- AVAILABLE DATA -

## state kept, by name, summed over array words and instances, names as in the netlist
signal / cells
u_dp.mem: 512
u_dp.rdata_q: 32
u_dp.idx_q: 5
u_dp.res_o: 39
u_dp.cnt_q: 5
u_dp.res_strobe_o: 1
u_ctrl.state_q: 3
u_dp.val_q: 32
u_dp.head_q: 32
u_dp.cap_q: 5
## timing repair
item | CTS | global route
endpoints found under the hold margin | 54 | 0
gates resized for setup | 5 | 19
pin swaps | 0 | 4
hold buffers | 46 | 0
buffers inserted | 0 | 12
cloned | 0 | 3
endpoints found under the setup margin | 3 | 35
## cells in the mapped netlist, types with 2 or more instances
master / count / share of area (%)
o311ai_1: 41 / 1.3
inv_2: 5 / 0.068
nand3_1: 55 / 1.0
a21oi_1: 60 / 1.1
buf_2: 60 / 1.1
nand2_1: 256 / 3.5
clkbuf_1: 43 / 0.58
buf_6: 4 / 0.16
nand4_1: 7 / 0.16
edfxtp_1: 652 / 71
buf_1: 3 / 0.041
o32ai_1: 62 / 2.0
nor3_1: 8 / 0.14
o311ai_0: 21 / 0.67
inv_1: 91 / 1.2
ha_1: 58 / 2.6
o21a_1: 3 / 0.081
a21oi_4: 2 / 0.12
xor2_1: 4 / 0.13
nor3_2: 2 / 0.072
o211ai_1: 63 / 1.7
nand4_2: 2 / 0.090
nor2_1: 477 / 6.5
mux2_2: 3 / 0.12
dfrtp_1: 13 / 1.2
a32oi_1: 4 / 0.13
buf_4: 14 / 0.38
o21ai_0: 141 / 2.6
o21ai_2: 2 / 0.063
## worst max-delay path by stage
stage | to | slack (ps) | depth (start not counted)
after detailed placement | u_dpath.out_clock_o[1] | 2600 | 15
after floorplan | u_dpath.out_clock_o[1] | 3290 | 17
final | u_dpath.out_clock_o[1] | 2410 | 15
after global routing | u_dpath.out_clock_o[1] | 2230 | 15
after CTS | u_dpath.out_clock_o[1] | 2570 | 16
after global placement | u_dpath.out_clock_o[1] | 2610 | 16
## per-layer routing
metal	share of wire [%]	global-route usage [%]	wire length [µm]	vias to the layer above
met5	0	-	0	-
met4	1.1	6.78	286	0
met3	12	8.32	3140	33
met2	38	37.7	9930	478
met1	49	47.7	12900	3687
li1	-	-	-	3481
==> src/design/hsl_to_rgb_converter.sv <==
// HSL to RGB colour converter: six-stage pipeline, one colour per beat.
// Depends on hsl2rgb_pkg for the beat types and fixed-point constants.
//
//   channel  | handshake         | payload              | direction
//   ---------+-------------------+----------------------+----------
//   request  | start, busy       | hsl_i (hsl_t)        | in
//   result   | done_o (strobe)   | rgb_o (rgb_t)        | out
//
// A colour is taken on every clock edge with start high; busy is held low, as
// every stage advances on every cycle. Each result appears on rgb_o with done_o
// high for exactly one cycle, once its request has passed the six register
// stages: scale, q, ramp select, ramp multiply, percent, byte.
// Reset clears only the valid bits travelling with the beats; payload registers
// are not reset and load when their stage's valid bit is set. The receiver cannot stall, so nothing is ever held.
module hsl_to_rgb_converter (
  input  logic               clk_i,
  input  logic               rst_ni,
  input  logic               start,
  output logic               busy,
  input  hsl2rgb_pkg::hsl_t  hsl_i,
  output logic               done_o,
  output hsl2rgb_pkg::rgb_t  rgb_o
);

  localparam int FB = hsl2rgb_pkg::FRAC_BITS;
  localparam int FW = hsl2rgb_pkg::FX_W;

  // Which piece of the hue ramp a channel sits on.
  typedef enum logic [1:0] {
    SEG_RAMP,   // rising or falling edge: p + d * m
    SEG_HIGH,   // plateau at q
    SEG_LOW     // floor at p
  } seg_e;

  // Valid bits, one per stage.
  logic [hsl2rgb_pkg::LATENCY-1:0] vld_d, vld_q;

  assign busy  = 1'b0;
  assign vld_d = {vld_q[hsl2rgb_pkg::LATENCY-2:0], start & ~busy};

  always_ff @(posedge clk_i or negedge rst_ni) begin
    if (!rst_ni) begin
      vld_q <= '0;
    end else begin
      vld_q <= vld_d;
    end
  end

  // ---------------------------------------------------------------------------
  // Stage 1: wrap and saturate the inputs, scale them to fractions.
  // ---------------------------------------------------------------------------
  logic [14:0]   hue_w;
  logic [6:0]    sat_c, lig_c;
  logic [39:0]   hue_prod;
  logic [32:0]   sat_prod, lig_prod;
  logic [FB-1:0] s1_h_d, s1_h_q;
  logic [FW-1:0] s1_s_d, s1_s_q, s1_l_d, s1_l_q;
  logic          s1_grey_q;
  logic [6:0]    s1_lig_q;

  always_comb begin
    hue_w    = (hsl_i.hue >= hsl2rgb_pkg::HUE_FULL) ? hsl_i.hue - hsl2rgb_pkg::HUE_FULL
                                                    : hsl_i.hue;
    sat_c    = (hsl_i.saturation > hsl2rgb_pkg::PCT_MAX) ? hsl2rgb_pkg::PCT_MAX
                                                         : hsl_i.saturation;
    lig_c    = (hsl_i.lightness > hsl2rgb_pkg::PCT_MAX) ? hsl2rgb_pkg::PCT_MAX
                                                        : hsl_i.lightness;
    hue_prod = 40'(hue_w) * 40'(hsl2rgb_pkg::HUE_RECIP);
    sat_prod = 33'(sat_c) * 33'(hsl2rgb_pkg::PCT_RECIP);
    lig_prod = 33'(lig_c) * 33'(hsl2rgb_pkg::PCT_RECIP);
    s1_h_d   = hue_prod[hsl2rgb_pkg::HUE_SHIFT +: FB];
    s1_s_d   = sat_prod[hsl2rgb_pkg::PCT_SHIFT +: FW];
    s1_l_d   = lig_prod[hsl2rgb_pkg::PCT_SHIFT +: FW];
  end

  always_ff @(posedge clk_i) begin
    if (vld_d[0]) begin
      s1_h_q    <= s1_h_d;
      s1_s_q    <= s1_s_d;
      s1_l_q    <= s1_l_d;
      s1_grey_q <= (sat_c == '0);
      s1_lig_q  <= lig_c;
    end
  end

  // ---------------------------------------------------------------------------
  // Stage 2: form q and the three channel hues (offsets wrap modulo ONE).
  // ---------------------------------------------------------------------------
  logic              low_l;
  logic [FW:0]       mul_b;
  logic [2*FW:0]     q_prod;
  logic [FW+1:0]     q_raw;
  logic [FW-1:0]     s2_q_d, s2_q_q, s2_l_q;
  logic [2:0][FB-1:0] s2_t_d, s2_t_q;
  logic              s2_grey_q;
  logic [6:0]        s2_lig_q;

  always_comb begin
    low_l  = (s1_l_q < hsl2rgb_pkg::FX_HALF);
    mul_b  = low_l ? (FW+1)'(hsl2rgb_pkg::FX_ONE) + (FW+1)'(s1_s_q) : (FW+1)'(s1_s_q);
    q_prod = (2*FW+1)'(s1_l_q) * (2*FW+1)'(mul_b);
    if (low_l) begin
      q_raw = q_prod[FB +: FW+2];
    end else begin
      q_raw = (FW+2)'(s1_l_q) + (FW+2)'(s1_s_q) - q_prod[FB +: FW+2];
    end
    s2_q_d = (q_raw > (FW+2)'(hsl2rgb_pkg::FX_ONE)) ? hsl2rgb_pkg::FX_ONE : q_raw[FW-1:0];
    s2_t_d[0] = s1_h_q + hsl2rgb_pkg::FX_THIRD[FB-1:0];
    s2_t_d[1] = s1_h_q;
    s2_t_d[2] = s1_h_q - hsl2rgb_pkg::FX_THIRD[FB-1:0];
  end

  always_ff @(posedge clk_i) begin
    if (vld_q[0]) begin
      s2_q_q    <= s2_q_d;
      s2_l_q    <= s1_l_q;
      s2_t_q    <= s2_t_d;
      s2_grey_q <= s1_grey_q;
      s2_lig_q  <= s1_lig_q;
    end
  end

  // ---------------------------------------------------------------------------
  // Stage 3: form p and the span d, pick each channel's ramp piece and slope.
  // ---------------------------------------------------------------------------
  logic [FW:0]        two_l;
  logic [FW:0]        p_raw;
  logic [FW-1:0]      s3_p_d, s3_p_q, s3_d_d, s3_d_q, s3_q_q;
  logic [FB+2:0]      t6 [3];
  logic [FB+1:0]      t3 [3];
  logic [FB-1:0]      w  [3];
  logic [FB+2:0]      w6 [3];
  seg_e               s3_seg_d [3];
  seg_e               s3_seg_q [3];
  logic [2:0][FB-1:0] s3_m_d, s3_m_q;
  logic               s3_grey_q;
  logic [6:0]         s3_lig_q;

  always_comb begin
    two_l  = {s2_l_q, 1'b0};
    p_raw  = (two_l > (FW+1)'(s2_q_q)) ? two_l - (FW+1)'(s2_q_q) : '0;
    s3_p_d = (p_raw > (FW+1)'(hsl2rgb_pkg::FX_ONE)) ? hsl2rgb_pkg::FX_ONE : p_raw[FW-1:0];
    s3_d_d = (s2_q_q > s3_p_d) ? s2_q_q - s3_p_d : '0;
    for (int c = 0; c < 3; c++) begin
      t6[c] = ((FB+3)'(s2_t_q[c]) << 2) + ((FB+3)'(s2_t_q[c]) << 1);
      t3[c] = ((FB+2)'(s2_t_q[c]) << 1) + (FB+2)'(s2_t_q[c]);
      w[c]  = ((FW)'(s2_t_q[c]) < hsl2rgb_pkg::FX_TWO3)
            ? hsl2rgb_pkg::FX_TWO3[FB-1:0] - s2_t_q[c] : '0;
      w6[c] = ((FB+3)'(w[c]) << 2) + ((FB+3)'(w[c]) << 1);
      priority if (t6[c] < (FB+3)'(hsl2rgb_pkg::FX_ONE)) begin
        s3_seg_d[c] = SEG_RAMP;
        s3_m_d[c]   = t6[c][FB-1:0];
      end else if ((FW)'(s2_t_q[c]) < hsl2rgb_pkg::FX_HALF) begin
        s3_seg_d[c] = SEG_HIGH;
        s3_m_d[c]   = '0;
      end else if (t3[c] < ((FB+2)'(hsl2rgb_pkg::FX_ONE) << 1)) begin
        s3_seg_d[c] = SEG_RAMP;
        s3_m_d[c]   = w6[c][FB-1:0];
      end else begin
        s3_seg_d[c] = SEG_LOW;
        s3_m_d[c]   = '0;
      end
    end
  end

  always_ff @(posedge clk_i) begin
    if (vld_q[1]) begin
      s3_p_q    <= s3_p_d;
      s3_d_q    <= s3_d_d;
      s3_q_q    <= s2_q_q;
      s3_seg_q  <= s3_seg_d;
      s3_m_q    <= s3_m_d;
      s3_grey_q <= s2_grey_q;
      s3_lig_q  <= s2_lig_q;
    end
  end

  // ---------------------------------------------------------------------------
  // Stage 4: evaluate the ramp, one multiplier per channel.
  // ---------------------------------------------------------------------------
  logic [FW+FB-1:0]   ramp_prod [3];
  logic [FW:0]        v_ramp    [3];
  logic [2:0][FW-1:0] s4_v_d, s4_v_q;
  logic               s4_grey_q;
  logic [6:0]         s4_lig_q;

  always_comb begin
    for (int c = 0; c < 3; c++) begin
      ramp_prod[c] = (FW+FB)'(s3_d_q) * (FW+FB)'(s3_m_q[c]);
      v_ramp[c]    = (FW+1)'(s3_p_q) + (FW+1)'(ramp_prod[c][FB +: FW]);
      unique case (s3_seg_q[c])
        SEG_RAMP: s4_v_d[c] = (v_ramp[c] > (FW+1)'(hsl2rgb_pkg::FX_ONE))
                            ? hsl2rgb_pkg::FX_ONE : v_ramp[c][FW-1:0];
        SEG_HIGH: s4_v_d[c] = s3_q_q;
        SEG_LOW:  s4_v_d[c] = s3_p_q;
        default:  s4_v_d[c] = s3_p_q;
      endcase
    end
  end

  always_ff @(posedge clk_i) begin
    if (vld_q[2]) begin
      s4_v_q    <= s4_v_d;
      s4_grey_q <= s3_grey_q;
      s4_lig_q  <= s3_lig_q;
    end
  end

  // ---------------------------------------------------------------------------
  // Stage 5: truncate to whole percent; grey takes the lightness percent.
  // ---------------------------------------------------------------------------
  logic [FW+6:0]     pct_prod [3];
  logic [FW+6-FB:0]  pct_w    [3];
  logic [2:0][6:0]   s5_pct_d, s5_pct_q;

  always_comb begin
    for (int c = 0; c < 3; c++) begin
      pct_prod[c] = (FW+7)'(s4_v_q[c]) * (FW+7)'(hsl2rgb_pkg::PCT_MAX);
      pct_w[c]    = pct_prod[c][FW+6:FB];
      if (s4_grey_q) begin
        s5_pct_d[c] = s4_lig_q;
      end else if (pct_w[c] > (FW+7-FB)'(hsl2rgb_pkg::PCT_MAX)) begin
        s5_pct_d[c] = hsl2rgb_pkg::PCT_MAX;
      end else begin
        s5_pct_d[c] = pct_w[c][6:0];
      end
    end
  end

  always_ff @(posedge clk_i) begin
    if (vld_q[3]) begin
      s5_pct_q <= s5_pct_d;
    end
  end

  // ---------------------------------------------------------------------------
  // Stage 6: byte = (pct * 255 + 50) / 100, division by reciprocal.
  // ---------------------------------------------------------------------------
  logic [14:0]      byte_n    [3];
  logic [28:0]      byte_prod [3];
  logic [2:0][7:0]  byte_d;
  hsl2rgb_pkg::rgb_t rgb_d, rgb_q;

  always_comb begin
    for (int c = 0; c < 3; c++) begin
      byte_n[c]    = (15'(s5_pct_q[c]) << 8) - 15'(s5_pct_q[c]) + 15'd50;
      byte_prod[c] = 29'(byte_n[c][14:2]) * 29'(hsl2rgb_pkg::BYTE_RECIP);
      byte_d[c]    = byte_prod[c][hsl2rgb_pkg::BYTE_SHIFT +: 8];
    end
    rgb_d.red   = byte_d[0];
    rgb_d.green = byte_d[1];
    rgb_d.blue  = byte_d[2];
  end

  always_ff @(posedge clk_i) begin
    if (vld_q[4]) begin
      rgb_q <= rgb_d;
    end
  end

  assign done_o = vld_q[hsl2rgb_pkg::LATENCY-1];
  assign rgb_o  = rgb_q;

endmodule
<file path="config.mk">
export PLATFORM = sky130hd
export DESIGN_NAME = lcpu_pipe_ctrl
export DESIGN_NICKNAME = d
export VERILOG_FILES = /design/src/hdl/lcpu_pkg.sv /design/src/hdl/lcpu_pipe_ctrl.sv
export SDC_FILE = /design/constraint.sdc
export NUM_CORES = 1
export LEC_CHECK = 0
export ABC_AREA = 1
export BUFFER_PORTS_ARGS = -buffer_cell sky130_fd_sc_hd__clkbuf_2
export CAP_MARGIN = 40
export CORE_AREA = 2 2 39 41
export DETAILED_ROUTE_END_ITERATION = 8
export DIE_AREA = 0 0 41 43
export PLACE_DENSITY_LB_ADDON = 0.05
export SKIP_LAST_GASP = 1
export SYNTH_ARGS = -nofsm -noshare
export SYNTH_HDL_FRONTEND = slang
export SYNTH_SLANG_ARGS = --single-unit
export TNS_END_PERCENT = 100
</file>
<file path="constraint.sdc">
create_clock -name aclk -period 1.8 [get_ports aclk]
set_clock_uncertainty 0.1 [all_clocks]
set_input_delay 0.09 -clock aclk [delete_from_list [all_inputs] [get_ports aclk]]
set_output_delay 0.09 -clock aclk [all_outputs]
set_load 0.02 [all_outputs]
</file>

- TO DO -
Lines with the word "netlist" in them: report all of these from the listing above.

- ANSWER BOX -
## state kept, by name, summed over array words and instances, names as in the netlist
## cells in the mapped netlist, types with 2 or more instances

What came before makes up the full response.